## What you will do
If a line of the records contains the string "cells", copy it out.

## Data for this exercise
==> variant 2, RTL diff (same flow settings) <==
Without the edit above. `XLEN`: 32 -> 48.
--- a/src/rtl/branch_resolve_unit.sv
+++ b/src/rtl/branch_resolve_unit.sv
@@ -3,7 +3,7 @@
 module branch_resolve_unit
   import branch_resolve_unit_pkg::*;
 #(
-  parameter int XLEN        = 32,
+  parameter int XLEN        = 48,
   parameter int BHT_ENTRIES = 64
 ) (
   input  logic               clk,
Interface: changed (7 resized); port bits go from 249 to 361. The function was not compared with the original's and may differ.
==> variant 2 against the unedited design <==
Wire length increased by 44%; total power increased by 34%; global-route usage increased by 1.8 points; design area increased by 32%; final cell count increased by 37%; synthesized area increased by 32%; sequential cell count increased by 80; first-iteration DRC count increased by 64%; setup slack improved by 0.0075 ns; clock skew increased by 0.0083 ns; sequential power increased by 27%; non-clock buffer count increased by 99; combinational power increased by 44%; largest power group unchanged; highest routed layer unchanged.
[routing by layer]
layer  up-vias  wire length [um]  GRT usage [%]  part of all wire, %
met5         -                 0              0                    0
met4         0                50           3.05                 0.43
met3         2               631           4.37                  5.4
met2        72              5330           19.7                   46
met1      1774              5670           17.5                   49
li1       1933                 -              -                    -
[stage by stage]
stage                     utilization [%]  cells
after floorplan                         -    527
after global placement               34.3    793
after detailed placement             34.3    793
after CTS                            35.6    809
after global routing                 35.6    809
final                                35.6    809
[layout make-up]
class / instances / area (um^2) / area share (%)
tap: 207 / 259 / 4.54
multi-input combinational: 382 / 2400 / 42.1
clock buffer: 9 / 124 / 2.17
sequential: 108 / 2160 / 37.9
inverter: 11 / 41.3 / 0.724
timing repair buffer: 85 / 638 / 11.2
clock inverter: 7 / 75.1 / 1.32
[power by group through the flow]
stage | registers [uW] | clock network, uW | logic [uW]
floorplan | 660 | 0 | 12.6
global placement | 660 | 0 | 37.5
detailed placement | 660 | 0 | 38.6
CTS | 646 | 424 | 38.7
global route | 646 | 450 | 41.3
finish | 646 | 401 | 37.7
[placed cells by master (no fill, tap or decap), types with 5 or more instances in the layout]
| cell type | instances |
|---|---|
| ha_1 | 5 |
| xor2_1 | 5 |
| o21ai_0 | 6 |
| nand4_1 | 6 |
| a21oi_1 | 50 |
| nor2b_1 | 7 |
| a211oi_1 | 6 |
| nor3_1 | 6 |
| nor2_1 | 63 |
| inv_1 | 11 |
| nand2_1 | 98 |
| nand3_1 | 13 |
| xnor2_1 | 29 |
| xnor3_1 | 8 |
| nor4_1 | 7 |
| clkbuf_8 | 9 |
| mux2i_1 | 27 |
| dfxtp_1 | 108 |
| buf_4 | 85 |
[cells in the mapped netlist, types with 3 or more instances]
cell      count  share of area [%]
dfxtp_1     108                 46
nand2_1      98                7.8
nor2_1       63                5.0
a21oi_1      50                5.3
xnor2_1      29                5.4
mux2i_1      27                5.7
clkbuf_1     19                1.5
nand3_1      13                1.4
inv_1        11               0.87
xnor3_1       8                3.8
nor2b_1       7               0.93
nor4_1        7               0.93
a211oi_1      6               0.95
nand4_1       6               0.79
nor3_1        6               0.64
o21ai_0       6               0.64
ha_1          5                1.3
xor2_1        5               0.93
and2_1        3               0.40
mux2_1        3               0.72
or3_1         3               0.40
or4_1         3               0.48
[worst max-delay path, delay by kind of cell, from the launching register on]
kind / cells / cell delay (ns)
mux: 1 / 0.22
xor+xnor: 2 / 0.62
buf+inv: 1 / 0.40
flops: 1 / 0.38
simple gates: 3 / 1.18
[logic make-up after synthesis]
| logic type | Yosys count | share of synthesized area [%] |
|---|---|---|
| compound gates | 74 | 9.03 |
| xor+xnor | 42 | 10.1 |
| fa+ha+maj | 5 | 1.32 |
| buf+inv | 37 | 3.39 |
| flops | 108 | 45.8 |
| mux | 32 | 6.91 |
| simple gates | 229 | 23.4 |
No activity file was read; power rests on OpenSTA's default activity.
<file path="config.mk">
export PLATFORM = sky130hd
export DESIGN_NAME = wrapping_increment_counter
export DESIGN_NICKNAME = d
export VERILOG_FILES = /design/src/rtl/wrapping_increment_counter_pkg.sv /design/src/rtl/wrapping_increment_counter.sv
export SDC_FILE = /design/constraint.sdc
export NUM_CORES = 1
export LEC_CHECK = 0
export BUFFER_PORTS_ARGS = -buffer_cell sky130_fd_sc_hd__clkbuf_2
export CORE_AREA = 2 2 39 41
export DETAILED_ROUTE_END_ITERATION = 10
export DIE_AREA = 0 0 41 43
export MAX_ROUTING_LAYER = met4
export SETUP_SLACK_MARGIN = 0.05
export SLEW_MARGIN = 20
export SYNTH_ARGS = -nofsm -noshare
export SYNTH_HDL_FRONTEND = slang
export SYNTH_SLANG_ARGS = --single-unit
export TNS_END_PERCENT = 1
</file>
<file path="constraint.sdc">
create_clock -name clock -period 1.6 [get_ports clock]
set_clock_uncertainty 0.1 [all_clocks]
set_input_delay 0.08 -clock clock [delete_from_list [all_inputs] [get_ports clock]]
set_output_delay 0.08 -clock clock [all_outputs]
set_load 0.02 [all_outputs]
</file>
File: src/rtl/mem_copy_engine_if.sv
// rtl/mem_copy_engine_if.sv - data memory port bundle between copy engine and memory
interface mem_copy_engine_if #(
    parameter int ADDR_W = 8,
    parameter int DATA_W = 8
) ();
    logic [ADDR_W-1:0] mem_addr;
    logic [DATA_W-1:0] mem_wdata;
    logic              mem_write;
    logic [DATA_W-1:0] mem_rdata;

    modport master (
        output mem_addr,
        output mem_wdata,
        output mem_write,
        input  mem_rdata
    );

    modport slave (
        input  mem_addr,
        input  mem_wdata,
        input  mem_write,
        output mem_rdata
    );
endinterface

## Output
stage                     utilization [%]  cells
[placed cells by master (no fill, tap or decap), types with 5 or more instances in the layout]
[cells in the mapped netlist, types with 3 or more instances]
kind / cells / cell delay (ns)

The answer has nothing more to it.